## Task statement
Your answer must contain each line of the listing in which "segments" appears, copied in full.

## Listed records

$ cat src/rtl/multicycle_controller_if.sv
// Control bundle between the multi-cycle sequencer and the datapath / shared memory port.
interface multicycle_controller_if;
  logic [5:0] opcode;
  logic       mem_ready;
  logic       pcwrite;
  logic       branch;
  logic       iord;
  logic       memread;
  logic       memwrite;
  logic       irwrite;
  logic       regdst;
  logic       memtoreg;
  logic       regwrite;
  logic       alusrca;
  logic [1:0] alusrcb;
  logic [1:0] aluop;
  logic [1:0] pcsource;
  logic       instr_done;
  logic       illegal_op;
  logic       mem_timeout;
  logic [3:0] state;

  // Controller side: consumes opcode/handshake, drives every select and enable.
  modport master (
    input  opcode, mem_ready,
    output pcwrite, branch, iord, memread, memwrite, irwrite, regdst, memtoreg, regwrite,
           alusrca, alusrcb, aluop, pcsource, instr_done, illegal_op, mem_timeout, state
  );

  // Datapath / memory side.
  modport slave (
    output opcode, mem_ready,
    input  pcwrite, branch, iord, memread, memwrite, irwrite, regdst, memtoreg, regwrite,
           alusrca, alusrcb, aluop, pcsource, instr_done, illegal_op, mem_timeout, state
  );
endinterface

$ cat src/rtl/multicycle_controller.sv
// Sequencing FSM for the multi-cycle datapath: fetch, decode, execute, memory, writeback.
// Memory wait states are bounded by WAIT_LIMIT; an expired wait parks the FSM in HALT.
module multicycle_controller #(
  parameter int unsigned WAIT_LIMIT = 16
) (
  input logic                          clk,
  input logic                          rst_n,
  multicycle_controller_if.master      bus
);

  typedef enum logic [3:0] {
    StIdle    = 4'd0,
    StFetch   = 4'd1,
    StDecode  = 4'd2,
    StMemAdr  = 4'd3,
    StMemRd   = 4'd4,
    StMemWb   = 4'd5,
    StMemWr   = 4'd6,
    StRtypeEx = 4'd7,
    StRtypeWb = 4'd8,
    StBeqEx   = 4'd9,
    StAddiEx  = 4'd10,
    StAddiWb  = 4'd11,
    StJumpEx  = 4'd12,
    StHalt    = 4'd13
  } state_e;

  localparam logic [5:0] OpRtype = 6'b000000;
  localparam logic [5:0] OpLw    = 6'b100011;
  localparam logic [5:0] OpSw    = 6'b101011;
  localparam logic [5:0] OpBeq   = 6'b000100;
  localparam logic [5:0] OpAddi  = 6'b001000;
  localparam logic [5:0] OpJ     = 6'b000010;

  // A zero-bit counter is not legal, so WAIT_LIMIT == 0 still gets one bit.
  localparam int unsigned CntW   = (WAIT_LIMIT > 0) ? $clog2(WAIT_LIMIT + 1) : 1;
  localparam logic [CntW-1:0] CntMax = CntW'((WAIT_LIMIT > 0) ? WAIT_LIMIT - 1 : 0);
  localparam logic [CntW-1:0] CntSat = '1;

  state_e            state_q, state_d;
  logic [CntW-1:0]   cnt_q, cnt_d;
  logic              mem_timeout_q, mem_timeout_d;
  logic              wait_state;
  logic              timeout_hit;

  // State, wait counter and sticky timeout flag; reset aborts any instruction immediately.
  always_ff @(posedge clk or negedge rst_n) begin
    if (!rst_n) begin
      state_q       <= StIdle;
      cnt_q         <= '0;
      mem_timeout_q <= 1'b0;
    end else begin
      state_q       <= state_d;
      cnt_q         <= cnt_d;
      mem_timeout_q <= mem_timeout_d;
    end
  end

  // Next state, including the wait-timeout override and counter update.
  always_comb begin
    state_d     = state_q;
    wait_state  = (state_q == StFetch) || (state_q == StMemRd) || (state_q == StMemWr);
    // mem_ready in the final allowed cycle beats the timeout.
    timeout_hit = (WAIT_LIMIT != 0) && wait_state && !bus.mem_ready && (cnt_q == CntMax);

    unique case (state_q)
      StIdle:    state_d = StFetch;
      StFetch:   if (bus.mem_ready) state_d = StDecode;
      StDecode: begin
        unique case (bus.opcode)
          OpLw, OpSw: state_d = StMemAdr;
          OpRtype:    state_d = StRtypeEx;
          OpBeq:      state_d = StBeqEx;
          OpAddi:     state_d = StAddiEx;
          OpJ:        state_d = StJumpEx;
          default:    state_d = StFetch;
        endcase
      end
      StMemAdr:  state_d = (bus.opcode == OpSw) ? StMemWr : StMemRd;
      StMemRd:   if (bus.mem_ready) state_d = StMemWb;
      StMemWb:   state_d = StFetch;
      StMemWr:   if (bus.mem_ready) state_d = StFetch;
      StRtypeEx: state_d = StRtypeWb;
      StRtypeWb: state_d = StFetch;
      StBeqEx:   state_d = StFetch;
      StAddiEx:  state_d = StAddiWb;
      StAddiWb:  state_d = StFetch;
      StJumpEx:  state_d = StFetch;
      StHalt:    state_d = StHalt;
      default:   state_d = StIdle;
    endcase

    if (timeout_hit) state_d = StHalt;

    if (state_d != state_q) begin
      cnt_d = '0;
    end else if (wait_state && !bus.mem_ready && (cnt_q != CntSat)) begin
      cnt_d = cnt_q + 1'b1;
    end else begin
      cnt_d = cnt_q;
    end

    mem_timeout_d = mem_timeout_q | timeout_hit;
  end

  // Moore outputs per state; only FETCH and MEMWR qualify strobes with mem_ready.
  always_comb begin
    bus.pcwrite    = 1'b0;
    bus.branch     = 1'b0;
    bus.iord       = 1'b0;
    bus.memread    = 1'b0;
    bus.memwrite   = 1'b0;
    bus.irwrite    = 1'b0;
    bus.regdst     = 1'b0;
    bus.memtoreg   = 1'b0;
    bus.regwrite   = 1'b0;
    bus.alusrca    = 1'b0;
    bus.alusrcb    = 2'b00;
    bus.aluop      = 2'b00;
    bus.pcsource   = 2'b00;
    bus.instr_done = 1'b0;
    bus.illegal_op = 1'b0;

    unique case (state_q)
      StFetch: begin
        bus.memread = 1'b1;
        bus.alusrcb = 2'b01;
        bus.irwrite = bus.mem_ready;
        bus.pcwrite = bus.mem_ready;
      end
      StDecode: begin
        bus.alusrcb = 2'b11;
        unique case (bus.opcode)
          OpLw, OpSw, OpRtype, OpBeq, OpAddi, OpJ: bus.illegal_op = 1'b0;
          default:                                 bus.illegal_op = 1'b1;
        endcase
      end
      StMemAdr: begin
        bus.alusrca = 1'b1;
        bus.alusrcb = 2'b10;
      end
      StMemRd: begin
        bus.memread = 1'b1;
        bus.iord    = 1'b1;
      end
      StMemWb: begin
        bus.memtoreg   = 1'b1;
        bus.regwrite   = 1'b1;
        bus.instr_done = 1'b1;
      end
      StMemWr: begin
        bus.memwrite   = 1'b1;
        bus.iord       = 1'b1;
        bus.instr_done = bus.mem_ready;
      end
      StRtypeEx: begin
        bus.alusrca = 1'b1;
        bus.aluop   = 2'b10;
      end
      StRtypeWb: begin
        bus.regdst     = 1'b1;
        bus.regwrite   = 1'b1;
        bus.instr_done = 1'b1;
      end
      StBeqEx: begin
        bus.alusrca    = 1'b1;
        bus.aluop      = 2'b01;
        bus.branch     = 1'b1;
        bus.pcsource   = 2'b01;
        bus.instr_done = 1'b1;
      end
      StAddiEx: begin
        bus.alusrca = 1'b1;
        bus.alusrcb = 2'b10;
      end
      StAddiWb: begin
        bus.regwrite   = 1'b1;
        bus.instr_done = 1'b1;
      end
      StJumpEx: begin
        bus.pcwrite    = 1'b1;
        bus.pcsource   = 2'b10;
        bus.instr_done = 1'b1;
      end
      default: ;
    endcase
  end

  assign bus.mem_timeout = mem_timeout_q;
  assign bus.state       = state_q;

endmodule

* * *

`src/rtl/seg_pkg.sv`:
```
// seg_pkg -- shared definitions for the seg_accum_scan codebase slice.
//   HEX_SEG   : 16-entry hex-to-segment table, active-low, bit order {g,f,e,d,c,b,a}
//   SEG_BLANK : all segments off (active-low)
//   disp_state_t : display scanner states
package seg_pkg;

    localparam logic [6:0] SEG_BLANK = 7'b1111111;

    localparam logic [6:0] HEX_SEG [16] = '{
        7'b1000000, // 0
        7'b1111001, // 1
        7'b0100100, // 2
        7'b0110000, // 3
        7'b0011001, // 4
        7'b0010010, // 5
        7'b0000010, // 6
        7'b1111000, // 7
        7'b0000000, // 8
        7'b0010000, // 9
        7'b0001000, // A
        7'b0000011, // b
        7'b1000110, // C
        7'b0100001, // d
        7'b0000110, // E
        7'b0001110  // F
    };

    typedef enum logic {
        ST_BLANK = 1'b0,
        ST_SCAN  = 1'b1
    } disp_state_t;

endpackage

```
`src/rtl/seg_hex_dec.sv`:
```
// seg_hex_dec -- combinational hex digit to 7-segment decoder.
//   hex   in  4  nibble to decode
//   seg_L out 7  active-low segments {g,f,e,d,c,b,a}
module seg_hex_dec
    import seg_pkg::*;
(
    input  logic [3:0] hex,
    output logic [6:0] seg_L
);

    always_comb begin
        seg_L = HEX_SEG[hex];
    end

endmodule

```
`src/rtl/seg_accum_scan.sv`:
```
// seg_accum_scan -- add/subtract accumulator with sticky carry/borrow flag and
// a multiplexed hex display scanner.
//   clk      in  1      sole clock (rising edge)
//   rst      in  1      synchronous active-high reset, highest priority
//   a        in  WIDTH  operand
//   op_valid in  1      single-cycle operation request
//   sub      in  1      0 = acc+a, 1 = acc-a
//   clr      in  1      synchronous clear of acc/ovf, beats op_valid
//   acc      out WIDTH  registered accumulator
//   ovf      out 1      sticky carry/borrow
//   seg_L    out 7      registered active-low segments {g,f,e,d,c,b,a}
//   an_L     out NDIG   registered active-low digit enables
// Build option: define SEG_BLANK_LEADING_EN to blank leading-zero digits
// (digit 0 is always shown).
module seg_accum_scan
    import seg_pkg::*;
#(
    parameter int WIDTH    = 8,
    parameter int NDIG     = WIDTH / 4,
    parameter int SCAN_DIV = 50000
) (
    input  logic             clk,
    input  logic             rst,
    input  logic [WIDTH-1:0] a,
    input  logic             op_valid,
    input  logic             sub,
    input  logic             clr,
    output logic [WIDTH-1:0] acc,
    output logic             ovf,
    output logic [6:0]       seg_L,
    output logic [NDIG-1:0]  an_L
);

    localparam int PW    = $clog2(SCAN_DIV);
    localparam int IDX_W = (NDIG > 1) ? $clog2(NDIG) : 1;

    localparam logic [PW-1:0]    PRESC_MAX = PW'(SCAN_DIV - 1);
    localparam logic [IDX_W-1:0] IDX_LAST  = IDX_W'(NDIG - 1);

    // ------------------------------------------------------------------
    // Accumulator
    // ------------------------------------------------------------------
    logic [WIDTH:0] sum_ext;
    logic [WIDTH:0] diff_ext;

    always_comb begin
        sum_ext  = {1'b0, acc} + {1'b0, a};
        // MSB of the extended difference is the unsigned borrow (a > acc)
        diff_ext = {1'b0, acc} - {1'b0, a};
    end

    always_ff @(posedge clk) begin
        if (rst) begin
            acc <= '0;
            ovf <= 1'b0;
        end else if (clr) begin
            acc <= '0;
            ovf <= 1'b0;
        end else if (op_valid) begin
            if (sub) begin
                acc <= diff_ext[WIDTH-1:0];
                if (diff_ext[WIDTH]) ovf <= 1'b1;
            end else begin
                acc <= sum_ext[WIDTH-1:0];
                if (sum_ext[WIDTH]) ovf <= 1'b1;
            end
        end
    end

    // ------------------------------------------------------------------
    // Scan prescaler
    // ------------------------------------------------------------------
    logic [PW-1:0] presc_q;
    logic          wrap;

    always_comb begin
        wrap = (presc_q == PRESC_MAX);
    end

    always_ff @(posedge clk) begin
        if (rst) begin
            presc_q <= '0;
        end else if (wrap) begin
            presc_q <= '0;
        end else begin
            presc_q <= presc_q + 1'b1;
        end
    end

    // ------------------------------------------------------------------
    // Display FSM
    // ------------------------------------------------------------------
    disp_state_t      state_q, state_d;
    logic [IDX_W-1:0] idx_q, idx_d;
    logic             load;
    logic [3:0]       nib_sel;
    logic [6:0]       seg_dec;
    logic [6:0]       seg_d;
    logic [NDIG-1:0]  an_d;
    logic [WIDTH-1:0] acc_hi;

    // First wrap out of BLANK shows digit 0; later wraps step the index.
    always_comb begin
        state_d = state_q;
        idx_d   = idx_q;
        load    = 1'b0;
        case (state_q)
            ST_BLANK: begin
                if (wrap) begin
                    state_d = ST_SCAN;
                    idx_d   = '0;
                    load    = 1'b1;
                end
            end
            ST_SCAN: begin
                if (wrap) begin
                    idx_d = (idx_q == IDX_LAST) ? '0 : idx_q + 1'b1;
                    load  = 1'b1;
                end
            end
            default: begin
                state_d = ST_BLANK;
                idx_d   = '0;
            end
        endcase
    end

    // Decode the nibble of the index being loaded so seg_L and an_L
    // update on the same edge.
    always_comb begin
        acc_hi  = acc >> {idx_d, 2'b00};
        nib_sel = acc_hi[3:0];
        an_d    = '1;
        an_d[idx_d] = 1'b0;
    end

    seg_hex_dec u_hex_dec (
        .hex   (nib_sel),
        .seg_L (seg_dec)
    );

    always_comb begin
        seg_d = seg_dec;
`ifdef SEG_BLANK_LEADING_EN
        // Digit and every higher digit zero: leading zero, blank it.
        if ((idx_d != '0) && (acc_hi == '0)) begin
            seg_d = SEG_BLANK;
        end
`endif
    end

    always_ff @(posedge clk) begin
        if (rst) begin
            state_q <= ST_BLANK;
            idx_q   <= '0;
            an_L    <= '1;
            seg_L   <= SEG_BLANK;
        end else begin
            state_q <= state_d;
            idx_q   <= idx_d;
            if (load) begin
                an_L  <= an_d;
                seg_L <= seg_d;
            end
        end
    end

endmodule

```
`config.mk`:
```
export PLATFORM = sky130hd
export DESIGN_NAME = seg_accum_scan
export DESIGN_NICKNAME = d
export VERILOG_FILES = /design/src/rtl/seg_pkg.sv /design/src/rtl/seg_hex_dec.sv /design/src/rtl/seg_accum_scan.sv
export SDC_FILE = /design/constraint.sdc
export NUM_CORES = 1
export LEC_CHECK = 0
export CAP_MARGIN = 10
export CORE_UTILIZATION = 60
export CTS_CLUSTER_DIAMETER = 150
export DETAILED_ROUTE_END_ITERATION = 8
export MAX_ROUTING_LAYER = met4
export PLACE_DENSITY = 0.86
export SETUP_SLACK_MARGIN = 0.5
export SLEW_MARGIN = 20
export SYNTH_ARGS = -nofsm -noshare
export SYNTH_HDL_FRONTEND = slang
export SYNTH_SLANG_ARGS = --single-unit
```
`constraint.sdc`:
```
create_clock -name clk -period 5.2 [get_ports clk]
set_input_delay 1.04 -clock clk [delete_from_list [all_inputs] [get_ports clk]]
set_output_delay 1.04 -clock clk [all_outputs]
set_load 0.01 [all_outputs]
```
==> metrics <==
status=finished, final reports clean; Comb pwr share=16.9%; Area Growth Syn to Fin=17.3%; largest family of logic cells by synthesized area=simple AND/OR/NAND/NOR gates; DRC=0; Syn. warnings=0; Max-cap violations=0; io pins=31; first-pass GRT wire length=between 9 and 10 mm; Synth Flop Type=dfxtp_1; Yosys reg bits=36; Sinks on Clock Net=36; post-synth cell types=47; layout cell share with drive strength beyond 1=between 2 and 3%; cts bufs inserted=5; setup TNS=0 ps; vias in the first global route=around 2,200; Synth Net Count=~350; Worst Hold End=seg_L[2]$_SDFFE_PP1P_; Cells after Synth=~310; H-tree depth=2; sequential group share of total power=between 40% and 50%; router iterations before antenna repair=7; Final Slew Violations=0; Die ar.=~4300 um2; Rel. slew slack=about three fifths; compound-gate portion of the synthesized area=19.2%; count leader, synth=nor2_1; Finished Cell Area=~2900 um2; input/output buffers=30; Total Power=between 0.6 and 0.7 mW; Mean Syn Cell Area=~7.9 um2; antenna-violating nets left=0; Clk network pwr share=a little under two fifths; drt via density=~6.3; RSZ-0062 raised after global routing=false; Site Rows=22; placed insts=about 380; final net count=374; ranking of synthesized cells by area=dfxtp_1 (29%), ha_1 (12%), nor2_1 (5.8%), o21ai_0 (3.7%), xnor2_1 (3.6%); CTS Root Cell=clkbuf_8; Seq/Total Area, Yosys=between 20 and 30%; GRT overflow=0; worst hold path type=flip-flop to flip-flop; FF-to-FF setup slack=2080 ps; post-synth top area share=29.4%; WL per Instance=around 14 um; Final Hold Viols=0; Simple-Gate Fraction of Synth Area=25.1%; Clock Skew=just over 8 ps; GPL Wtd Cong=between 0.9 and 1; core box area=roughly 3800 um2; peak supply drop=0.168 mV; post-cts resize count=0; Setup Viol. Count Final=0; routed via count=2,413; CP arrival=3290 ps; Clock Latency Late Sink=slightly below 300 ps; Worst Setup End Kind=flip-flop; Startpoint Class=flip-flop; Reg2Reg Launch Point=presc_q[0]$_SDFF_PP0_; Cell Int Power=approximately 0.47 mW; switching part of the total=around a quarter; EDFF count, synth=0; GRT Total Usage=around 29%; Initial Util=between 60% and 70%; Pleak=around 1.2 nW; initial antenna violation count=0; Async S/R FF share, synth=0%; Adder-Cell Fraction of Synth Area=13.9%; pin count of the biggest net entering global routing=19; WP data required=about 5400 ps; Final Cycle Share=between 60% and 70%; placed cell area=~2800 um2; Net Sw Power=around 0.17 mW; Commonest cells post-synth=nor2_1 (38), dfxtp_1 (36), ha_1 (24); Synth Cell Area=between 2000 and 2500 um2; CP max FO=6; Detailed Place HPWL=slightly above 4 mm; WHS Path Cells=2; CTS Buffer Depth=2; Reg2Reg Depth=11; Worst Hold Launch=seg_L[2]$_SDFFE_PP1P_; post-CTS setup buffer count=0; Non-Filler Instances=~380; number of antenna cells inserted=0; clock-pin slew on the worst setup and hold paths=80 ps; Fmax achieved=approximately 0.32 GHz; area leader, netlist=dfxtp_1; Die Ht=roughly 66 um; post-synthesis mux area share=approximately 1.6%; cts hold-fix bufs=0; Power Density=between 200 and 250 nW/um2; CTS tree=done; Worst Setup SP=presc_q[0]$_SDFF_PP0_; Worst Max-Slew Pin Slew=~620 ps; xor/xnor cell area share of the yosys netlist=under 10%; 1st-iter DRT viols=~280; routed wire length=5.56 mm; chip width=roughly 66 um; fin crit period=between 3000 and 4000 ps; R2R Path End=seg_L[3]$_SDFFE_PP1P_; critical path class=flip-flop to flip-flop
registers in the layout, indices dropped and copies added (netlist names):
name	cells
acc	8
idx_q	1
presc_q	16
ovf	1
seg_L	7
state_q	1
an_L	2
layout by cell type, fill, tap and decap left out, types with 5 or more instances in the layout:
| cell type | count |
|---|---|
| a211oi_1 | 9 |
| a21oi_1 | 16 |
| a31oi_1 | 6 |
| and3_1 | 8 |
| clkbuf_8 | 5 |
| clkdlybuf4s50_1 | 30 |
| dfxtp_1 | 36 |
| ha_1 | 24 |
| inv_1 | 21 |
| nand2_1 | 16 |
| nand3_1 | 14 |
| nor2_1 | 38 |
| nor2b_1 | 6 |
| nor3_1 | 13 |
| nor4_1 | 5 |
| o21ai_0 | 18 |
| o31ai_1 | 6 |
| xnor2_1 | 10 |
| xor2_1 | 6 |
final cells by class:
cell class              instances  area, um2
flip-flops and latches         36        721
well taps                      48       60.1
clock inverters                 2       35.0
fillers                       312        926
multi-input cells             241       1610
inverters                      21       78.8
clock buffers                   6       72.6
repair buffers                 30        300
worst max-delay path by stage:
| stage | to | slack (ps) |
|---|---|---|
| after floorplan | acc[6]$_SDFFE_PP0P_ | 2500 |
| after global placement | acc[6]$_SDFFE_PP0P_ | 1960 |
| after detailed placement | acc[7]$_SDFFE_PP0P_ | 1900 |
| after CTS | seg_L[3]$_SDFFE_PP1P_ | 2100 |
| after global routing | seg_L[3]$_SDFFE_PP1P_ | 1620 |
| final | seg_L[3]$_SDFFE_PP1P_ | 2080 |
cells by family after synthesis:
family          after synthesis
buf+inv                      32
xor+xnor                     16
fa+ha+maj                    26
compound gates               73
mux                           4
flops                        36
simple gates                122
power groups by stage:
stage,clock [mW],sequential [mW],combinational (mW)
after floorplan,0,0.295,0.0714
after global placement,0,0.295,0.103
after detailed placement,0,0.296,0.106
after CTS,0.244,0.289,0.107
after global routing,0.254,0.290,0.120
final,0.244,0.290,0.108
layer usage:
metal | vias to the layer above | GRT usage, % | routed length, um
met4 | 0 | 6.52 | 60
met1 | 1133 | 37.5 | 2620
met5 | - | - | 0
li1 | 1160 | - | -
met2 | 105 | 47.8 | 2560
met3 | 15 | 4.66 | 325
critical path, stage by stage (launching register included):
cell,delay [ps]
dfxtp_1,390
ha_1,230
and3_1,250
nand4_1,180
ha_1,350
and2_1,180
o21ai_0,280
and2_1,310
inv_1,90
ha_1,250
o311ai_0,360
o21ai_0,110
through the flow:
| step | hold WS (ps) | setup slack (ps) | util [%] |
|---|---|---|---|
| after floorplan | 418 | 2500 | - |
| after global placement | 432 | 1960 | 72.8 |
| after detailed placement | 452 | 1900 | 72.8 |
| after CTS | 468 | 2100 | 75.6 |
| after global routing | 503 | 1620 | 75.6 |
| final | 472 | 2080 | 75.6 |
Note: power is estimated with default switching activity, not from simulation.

## Written response
//   SEG_BLANK : all segments off (active-low)
//   seg_L out 7  active-low segments {g,f,e,d,c,b,a}
//   seg_L    out 7      registered active-low segments {g,f,e,d,c,b,a}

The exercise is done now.